Entries taken from a collection:
<file path="config.mk">
export PLATFORM = sky130hd
export DESIGN_NAME = slvport_arb
export DESIGN_NICKNAME = d
export VERILOG_FILES = /design/src/rtl/slvarb_pkg.sv /design/src/rtl/slvarb_rr_pick.sv /design/src/rtl/slvarb_prio_pick.sv /design/src/rtl/slvarb_len_sel.sv /design/src/rtl/slvport_arb.sv
export SDC_FILE = /design/constraint.sdc
export NUM_CORES = 1
export LEC_CHECK = 0
export CELL_PAD_IN_SITES_DETAIL_PLACEMENT = 1
export CELL_PAD_IN_SITES_GLOBAL_PLACEMENT = 1
export CORE_ASPECT_RATIO = 1.5
export CORE_UTILIZATION = 40
export DETAILED_ROUTE_END_ITERATION = 10
export MAX_ROUTING_LAYER = met4
export PLACE_DENSITY = 0.92
export SLEW_MARGIN = 40
export SYNTH_ARGS = -nofsm -noshare
export SYNTH_HDL_FRONTEND = slang
export SYNTH_SLANG_ARGS = --single-unit
</file>
<file path="constraint.sdc">
create_clock -name clk -period 4.7 [get_ports clk]
set_input_delay 0.94 -clock clk [delete_from_list [all_inputs] [get_ports clk]]
set_output_delay 0.94 -clock clk [all_outputs]
set_load 0.05 [all_outputs]
</file>
<file path="src/rtl/slvarb_pkg.sv">
package slvarb_pkg;
   typedef enum logic [1:0] {
      UNIT_BEAT  = 2'd0,
      UNIT_BURST = 2'd1,
      UNIT_ASKED = 2'd2,
      UNIT_SPARE = 2'd3
   } unit_mode_e;
endpackage

</file>
<file path="src/rtl/slvarb_rr_pick.sv">
// Rotating pick: first candidate above last_i, else lowest candidate.
module slvarb_rr_pick #(
   parameter int NUM_MST = 4,
   parameter int IDX_W   = 2
) (
   input  logic [NUM_MST-1:0] cand_i,
   input  logic [IDX_W-1:0]   last_i,
   output logic [IDX_W-1:0]   pick_o
);
   logic [NUM_MST-1:0] up_mask;
   logic [NUM_MST-1:0] up_vec;
   logic [NUM_MST-1:0] src_vec;

   for (genvar i = 0; i < NUM_MST; i++) begin : g_mask
      assign up_mask[i] = (IDX_W'(i) > last_i);
   end

   assign up_vec  = cand_i & up_mask;
   assign src_vec = (up_vec != '0) ? up_vec : cand_i;

   always_comb begin
      pick_o = '0;
      for (int i = NUM_MST - 1; i >= 0; i--) begin
         if (src_vec[i]) pick_o = IDX_W'(i);
      end
   end
endmodule

</file>
<file path="src/rtl/slvarb_prio_pick.sv">
// Level-based pick with rotating tie break; also flags equal levels.
module slvarb_prio_pick #(
   parameter int NUM_MST      = 4,
   parameter int IDX_W        = 2,
   parameter int LVL_W        = 3,
   parameter int LOW_LVL_WINS = 1
) (
   input  logic [NUM_MST-1:0]       cand_i,
   input  logic [NUM_MST*LVL_W-1:0] lvl_i,
   input  logic [IDX_W-1:0]         last_i,
   output logic [IDX_W-1:0]         pick_o,
   output logic                     all_eq_o
);
   logic [LVL_W-1:0]   lvl_mn;
   logic [LVL_W-1:0]   lvl_mx;
   logic [LVL_W-1:0]   lvl_best;
   logic [NUM_MST-1:0] top_vec;

   always_comb begin
      lvl_mn = '1;
      lvl_mx = '0;
      for (int i = 0; i < NUM_MST; i++) begin
         if (cand_i[i]) begin
            if (lvl_i[i*LVL_W +: LVL_W] < lvl_mn) lvl_mn = lvl_i[i*LVL_W +: LVL_W];
            if (lvl_i[i*LVL_W +: LVL_W] > lvl_mx) lvl_mx = lvl_i[i*LVL_W +: LVL_W];
         end
      end
   end

   if (LOW_LVL_WINS != 0) begin : g_low
      assign lvl_best = lvl_mn;
   end else begin : g_high
      assign lvl_best = lvl_mx;
   end

   assign all_eq_o = (lvl_mn == lvl_mx);

   for (genvar i = 0; i < NUM_MST; i++) begin : g_top
      assign top_vec[i] = cand_i[i] && (lvl_i[i*LVL_W +: LVL_W] == lvl_best);
   end

   slvarb_rr_pick #(.NUM_MST(NUM_MST), .IDX_W(IDX_W)) u_tie (
      .cand_i (top_vec),
      .last_i (last_i),
      .pick_o (pick_o)
   );
endmodule

</file>
<file path="src/rtl/slvarb_len_sel.sv">
// Per-master unit length, stored as beats minus one (code 0 wraps to 16 beats).
module slvarb_len_sel
   import slvarb_pkg::*;
#(
   parameter int NUM_MST = 4,
   parameter int LEN_W   = 4
) (
   input  unit_mode_e               mode_i,
   input  logic [NUM_MST*LEN_W-1:0] burst_i,
   input  logic [NUM_MST*LEN_W-1:0] ask_i,
   output logic [NUM_MST*LEN_W-1:0] load_o
);
   for (genvar m = 0; m < NUM_MST; m++) begin : g_len
      always_comb begin
         unique case (mode_i)
            UNIT_BURST: load_o[m*LEN_W +: LEN_W] = burst_i[m*LEN_W +: LEN_W] - LEN_W'(1);
            UNIT_ASKED: load_o[m*LEN_W +: LEN_W] = ask_i[m*LEN_W +: LEN_W] - LEN_W'(1);
            default:    load_o[m*LEN_W +: LEN_W] = '0;
         endcase
      end
   end
endmodule

</file>
<file path="src/rtl/slvport_arb.sv">
module slvport_arb
   import slvarb_pkg::*;
#(
   parameter int NUM_MST      = 4,
   parameter int LVL_W        = 3,
   parameter int LEN_W        = 4,
   parameter int LOW_LVL_WINS = 1,
   localparam int IDX_W       = (NUM_MST > 1) ? $clog2(NUM_MST) : 1,
   localparam int CTL_W       = LVL_W + LEN_W
) (
   input  logic                     clk,
   input  logic                     rst_n,
   input  logic [NUM_MST-1:0]       req_i,
   input  logic [NUM_MST-1:0]       sel_i,
   input  logic [NUM_MST*CTL_W-1:0] addr_ctl_i,
   input  logic [NUM_MST*LEN_W-1:0] burst_code_i,
   input  logic [1:0]               unit_mode_i,
   input  logic                     lock_i,
   input  logic                     xfer_done_i,
   output logic [IDX_W-1:0]         owner_o,
   output logic                     no_port_o
);
   if (NUM_MST < 2) begin : g_bad_mst
      $error("slvport_arb: NUM_MST must be at least 2");
   end
   if (LVL_W < 1 || LEN_W < 1) begin : g_bad_w
      $error("slvport_arb: field widths must be positive");
   end

   logic [NUM_MST*LVL_W-1:0] lvl_flat;
   logic [NUM_MST*LEN_W-1:0] ask_flat;
   logic [NUM_MST*LEN_W-1:0] load_flat;
   logic [IDX_W-1:0]         rr_idx;
   logic [IDX_W-1:0]         pr_idx;
   logic [IDX_W-1:0]         win_idx;
   logic [LEN_W-1:0]         win_load;
   logic                     lvl_eq;
   logic                     any_req;
   logic [NUM_MST-1:0]       own_oh;

   logic [IDX_W-1:0] owner_q, owner_d;
   logic             np_q, np_d;
   logic [LEN_W-1:0] cnt_q, cnt_d;

   for (genvar m = 0; m < NUM_MST; m++) begin : g_fld
      assign lvl_flat[m*LVL_W +: LVL_W] = addr_ctl_i[m*CTL_W + LEN_W +: LVL_W];
      assign ask_flat[m*LEN_W +: LEN_W] = addr_ctl_i[m*CTL_W +: LEN_W];
   end

   slvarb_rr_pick #(.NUM_MST(NUM_MST), .IDX_W(IDX_W)) u_rr (
      .cand_i (req_i),
      .last_i (owner_q),
      .pick_o (rr_idx)
   );

   slvarb_prio_pick #(
      .NUM_MST(NUM_MST), .IDX_W(IDX_W), .LVL_W(LVL_W), .LOW_LVL_WINS(LOW_LVL_WINS)
   ) u_prio (
      .cand_i   (req_i),
      .lvl_i    (lvl_flat),
      .last_i   (owner_q),
      .pick_o   (pr_idx),
      .all_eq_o (lvl_eq)
   );

   slvarb_len_sel #(.NUM_MST(NUM_MST), .LEN_W(LEN_W)) u_len (
      .mode_i  (unit_mode_e'(unit_mode_i)),
      .burst_i (burst_code_i),
      .ask_i   (ask_flat),
      .load_o  (load_flat)
   );

   assign any_req  = |req_i;
   assign own_oh   = NUM_MST'(1) << owner_q;
   assign win_idx  = lvl_eq ? rr_idx : pr_idx;
   assign win_load = load_flat[win_idx*LEN_W +: LEN_W];

   always_comb begin
      owner_d = owner_q;
      np_d    = np_q;
      cnt_d   = cnt_q;
      if (!lock_i) begin
         if (np_q) begin
            if (any_req) begin
               owner_d = win_idx;
               np_d    = 1'b0;
               cnt_d   = win_load;
            end
         end else if (cnt_q == '0) begin
            if ((req_i & ~own_oh) == '0) begin
               np_d = !sel_i[owner_q];
            end else begin
               owner_d = win_idx;
               np_d    = 1'b0;
               cnt_d   = win_load;
            end
         end else if (xfer_done_i || !sel_i[owner_q]) begin
            if (any_req) begin
               owner_d = win_idx;
               np_d    = 1'b0;
               cnt_d   = win_load;
            end else begin
               np_d = 1'b1;
            end
         end else begin
            cnt_d = cnt_q - LEN_W'(1);
         end
      end
   end

   always_ff @(posedge clk or negedge rst_n) begin
      if (!rst_n) begin
         owner_q <= '0;
         np_q    <= 1'b1;
         cnt_q   <= '0;
      end else begin
         owner_q <= owner_d;
         np_q    <= np_d;
         cnt_q   <= cnt_d;
      end
   end

   assign owner_o   = owner_q;
   assign no_port_o = np_q;
endmodule

</file>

- Work instruction: Please find the lines in the data that contain the word "error" and copy them.

- Written reply:
      $error("slvport_arb: NUM_MST must be at least 2");
      $error("slvport_arb: field widths must be positive");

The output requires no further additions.